◆ Problem:
In the following listing, find the lines containing "parameter" and report them.

[Opening Records to process section]

Source: an optimization exercise on an open RTL-to-GDS flow (aim: small area and a short achievable clock period). Production flows keep margins and buffers that such runs may drop.
In this exercise RTL edits were held to simulation tests only and were not proved equivalent to the original.
Power figures rest on the tool's default switching activity, not on a simulated workload.

==> flow/design.v <==
module SPI (tx_valid,tx_data,rx_valid,rx_data,rst_n,clk,SS_n,MISO,MOSI);
parameter IDLE = 3'b000;
parameter CHK_CMD = 3'b001;
parameter READ_ADD = 3'b010;
parameter READ_DATA = 3'b011;
parameter WRITE = 3'b100;
input MOSI,SS_n,rst_n,clk,tx_valid;
input [7:0] tx_data;
output rx_valid,MISO;
output [9:0] rx_data;
reg rx_valid_tmp,MISO_tmp;
reg [9:0] rx_data_tmp;
reg [2:0] cs,ns;
reg [3:0] shift_counter;
reg read_state;
reg state;
always @(posedge clk or negedge rst_n) begin
    if(!rst_n) begin
        cs<=IDLE;
    end
    else begin
        cs<=ns;
    end
end 
always @(cs or MOSI or SS_n or tx_valid or tx_data or state or read_state) begin
    case (cs)
    IDLE:begin
        if(!SS_n) begin
            ns=CHK_CMD;
        end
        else begin
            ns=IDLE;
        end
    end
     CHK_CMD:begin
        if(SS_n) begin
            ns=IDLE;
        end
        else begin
            if(!({SS_n,MOSI}))begin
                ns=WRITE;
            end
            else if((!(SS_n))&&(MOSI)&&(!(state))) begin
                ns=READ_ADD;
            end
            else begin
                ns=READ_DATA;
            end
        end
     end
     READ_ADD:begin
        if(~SS_n) begin
            ns=READ_ADD;
        end
        else begin
            ns=IDLE;
        end
     end   
     READ_DATA:begin
           if(~SS_n) begin
            ns=READ_DATA;
        end
        else begin
            ns=IDLE;
        end
     end
     WRITE:begin
           if(~SS_n) begin
            ns=WRITE;
        end
        else begin
            ns=IDLE;
        end
     end
     default:begin
        ns=IDLE;
     end
    endcase
end
always @(posedge clk ) begin
case(cs)
IDLE:begin
    shift_counter<=10;  
    rx_data_tmp<=0;
    rx_valid_tmp<=0;
    end
READ_ADD:begin
      if(shift_counter==0) begin
        rx_valid_tmp<=1;
        shift_counter<=10;
    end
    else begin
        rx_data_tmp<={MOSI,rx_data_tmp[9:1]};
        shift_counter<=shift_counter-1;
    end
end
READ_DATA:begin
    if((shift_counter==0)&&(!(read_state))) begin
        shift_counter<=8;
        rx_valid_tmp<=1;
    end
    else if ((shift_counter>0)&&(!(read_state))) begin
         rx_data_tmp<={MOSI,rx_data_tmp[9:1]};
         shift_counter<=shift_counter-1;  rx_valid_tmp<=0;
    end
    else if ((shift_counter==0)&&(read_state)) begin
        shift_counter<=10;
        rx_valid_tmp<=0;
    end
    else if (tx_valid) begin
        shift_counter<=shift_counter-1; rx_valid_tmp<=0;
    end
    end
WRITE:begin
    if(shift_counter==0) begin
        rx_valid_tmp<=1;
    end
    else begin
        rx_data_tmp<={MOSI,rx_data_tmp[9:1]};
        shift_counter<=shift_counter-1;
    end
end
endcase    
end
always @(posedge clk or negedge rst_n) begin
  if(~rst_n) begin
        state<=0;
        read_state<=0;
    end
    else begin
        case (cs)
        IDLE:begin
            read_state<=0;
        end
            READ_ADD:begin
                if(shift_counter==0) begin
                    state<=1;
                end
            end
           READ_DATA:begin
             if((shift_counter==0)&&(!(read_state))) begin
                read_state<=1;
             end
             else if ((shift_counter==0)&&(read_state)) begin
                read_state<=0;
                state<=0;
             end
           end
        endcase
    end   
end
wire miso_clr = (cs == IDLE);
wire miso_load = (cs == READ_DATA) && read_state && (shift_counter != 0) && tx_valid;
wire miso_bit = tx_data[shift_counter-1];
always @(posedge clk)
    MISO_tmp <= (~miso_clr & miso_load & miso_bit) | (~miso_clr & ~miso_load & MISO_tmp);
assign MISO=MISO_tmp;
assign rx_data=rx_data_tmp;
assign rx_valid=rx_valid_tmp;
endmodule 
module rram (din,clk,rst_n,rx_valid,dout,tx_valid);
parameter MEM_DEPTH=256;
parameter ADDR_SIZE = 8;
input [9:0] din;
input clk,rst_n,rx_valid;
output [7:0] dout;
output tx_valid;
reg [7:0] dout_tmp;
reg tx_valid_tmp;
reg [15:0] addr_hi_n, addr_lo_n;
reg [8*MEM_DEPTH-1:0] cells;
reg phase, phase_d;
reg [7:0] din_d, din_dd;
reg aset_d, wr_d, wr_dd;
reg rd_d, rd_dd;
reg [8*16-1:0] grp_n;
wire rd_now = rx_valid & din[9] & din[8];
reg [7:0] col;
wire wr_now = rst_n & rx_valid & ~din[9] & din[8];
reg [MEM_DEPTH-1:0] sel;
integer i;
always @* begin
    for (i = 0; i < MEM_DEPTH; i = i + 1)
        sel[i] = ~(addr_hi_n[i/16] | addr_lo_n[i%16]);
end
genvar w, g;
generate
for (w = 0; w < MEM_DEPTH; w = w + 1) begin : row
    always @(posedge clk)
        cells[w*8 +: 8] <= ~(({8{sel[w]}} & col) | cells[w*8 +: 8]);
end
for (g = 0; g < 16; g = g + 1) begin : stage1
    reg [7:0] acc;
    integer k;
    always @* begin
        acc = 8'd0;
        for (k = 0; k < 16; k = k + 1)
            acc = acc | ({8{~addr_lo_n[k]}} & cells[(g*16+k)*8 +: 8]);
    end
    always @(posedge clk)
        grp_n[g*8 +: 8] <= ~acc;
end
endgenerate
reg [15:0] hi_d;
reg [7:0] rdv;
integer j;
always @* begin
    rdv = 8'd0;
    for (j = 0; j < 16; j = j + 1)
        rdv = rdv | ({8{hi_d[j]}} & ~grp_n[j*8 +: 8]);
    rdv = rdv ^ {8{phase_d}};
end
always @(posedge clk) begin
    if (phase)
        phase <= 1'b0;
    else
        phase <= 1'b1;
    phase_d <= phase;
    hi_d <= ~addr_hi_n;
    din_d <= din[7:0];
    din_dd <= din_d;
    aset_d <= rst_n & rx_valid & ~din[8];
    wr_d <= wr_now;
    col <= wr_d ? (din_d ^ {8{~phase}}) :
           wr_now ? (din[7:0] ^ {8{~phase}}) : 8'd0;
    wr_dd <= wr_d;
    for (i = 0; i < 16; i = i + 1) begin
        addr_hi_n[i] <= (aset_d & (din_d[7:4] != i)) | (~aset_d & addr_hi_n[i]);
        addr_lo_n[i] <= (aset_d & (din_d[3:0] != i)) | (~aset_d & addr_lo_n[i]);
    end
end
always @(posedge clk or negedge rst_n) begin
    if (!rst_n) begin
        dout_tmp <= 0;
        tx_valid_tmp <= 0;
        rd_d <= 0;
        rd_dd <= 0;
    end else begin
        rd_d <= rd_now;
        rd_dd <= rd_d;
        if (rd_now | rd_d | rd_dd)
            dout_tmp <= rdv;
        if (rd_now)
            tx_valid_tmp <= 1;
    end
end
assign dout=dout_tmp;
assign tx_valid=tx_valid_tmp;
endmodule
module topmod (rst_n,clk,SS_n,MISO,MOSI);
input  MOSI,SS_n,rst_n,clk ;
output MISO;
wire rx_valid,tx_valid;
wire [9:0] rx_data;
wire [7:0] tx_data;
rram RAM_INTERFACE(.din(rx_data),.clk(clk),.rst_n(rst_n),.rx_valid(rx_valid),.dout(tx_data),.tx_valid(tx_valid));
SPI SPI_INTERFACE(.tx_valid(tx_valid),.tx_data(tx_data),.rx_valid(rx_valid),.rx_data(rx_data),.rst_n(rst_n),.clk(clk),.SS_n(SS_n),.MISO(MISO),.MOSI(MOSI));
endmodule 
Settings: LEC_CHECK=0, CAP_MARGIN=20, CORE_MARGIN=2, CORE_UTILIZATION=62, CTS_CLUSTER_DIAMETER=80, CTS_CLUSTER_SIZE=30, SETUP_SLACK_MARGIN=2.0, SLEW_MARGIN=20; clock period 4.2 ns.
run.sh (not shown) runs the stock make flow with config.mk's settings and CLKGATE_MAP_FILE= SYNTH_SCRIPT=/design/flow/synth_recipe.tcl, a recipe that flattens the netlist after the stock synthesis.
Change:
--- a/flow/design.v
+++ b/flow/design.v
@@ -210,12 +210,9 @@
         rdv = rdv | ({8{hi_d[j]}} & ~grp_n[j*8 +: 8]);
     rdv = rdv ^ {8{phase_d}};
 end
 always @(posedge clk) begin
-    if (phase)
-        phase <= 1'b0;
-    else
-        phase <= 1'b1;
+    phase <= ~phase;
     phase_d <= phase;
     hi_d <= ~addr_hi_n;
     din_d <= din[7:0];
     din_dd <= din_d;
Outcome: Cell area does not change; global-route usage stays the same; routed wire length stays the same; count of clock-buffer cells in the layout does not change; synthesized area does not change; first-iteration DRC count stays the same; worst setup slack is unchanged; critical path depth does not change; clock power is about the same; total power stays the same; sequential power is about the same; via count is unchanged; non-clock buffer count does not change.

static timing again, ports no longer ideal:
No port has a modelled driver above. Below, the same layouts with a new extraction and two added sets of constraints. Step 1 sets driving cells, clkbuf_16 on the clock port and buf_2 on the other inputs (assumed; they add their load-dependent delay and slew). Step 2 adds t to the input delays and takes it off the output delays; t is the mean of the earliest and latest rising clock arrival at the registers after step 1. Input paths then give back, and output paths get back, about the clock's delay inside the block. Slacks: ideal / step 1 / step 2; pairs: ideal / step 1.
run | shift t [ns] | setup slack, ns | worst setup path after step 2 | worst register clock-pin slew, ns | worst data-port slew with drivers (ns)
the first run | 0.808 | 1.960 / 1.960 / 1.487 | input to register | 0.12 / 0.12 | 0.03
the second run | 0.808 | 1.960 / 1.960 / 1.487 | input to register | 0.12 / 0.12 | 0.03
After both steps every run listed still meets setup and hold.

[Closing Records to process section]

◆ Completed exercise:
parameter IDLE = 3'b000;
parameter CHK_CMD = 3'b001;
parameter READ_ADD = 3'b010;
parameter READ_DATA = 3'b011;
parameter WRITE = 3'b100;
parameter MEM_DEPTH=256;
parameter ADDR_SIZE = 8;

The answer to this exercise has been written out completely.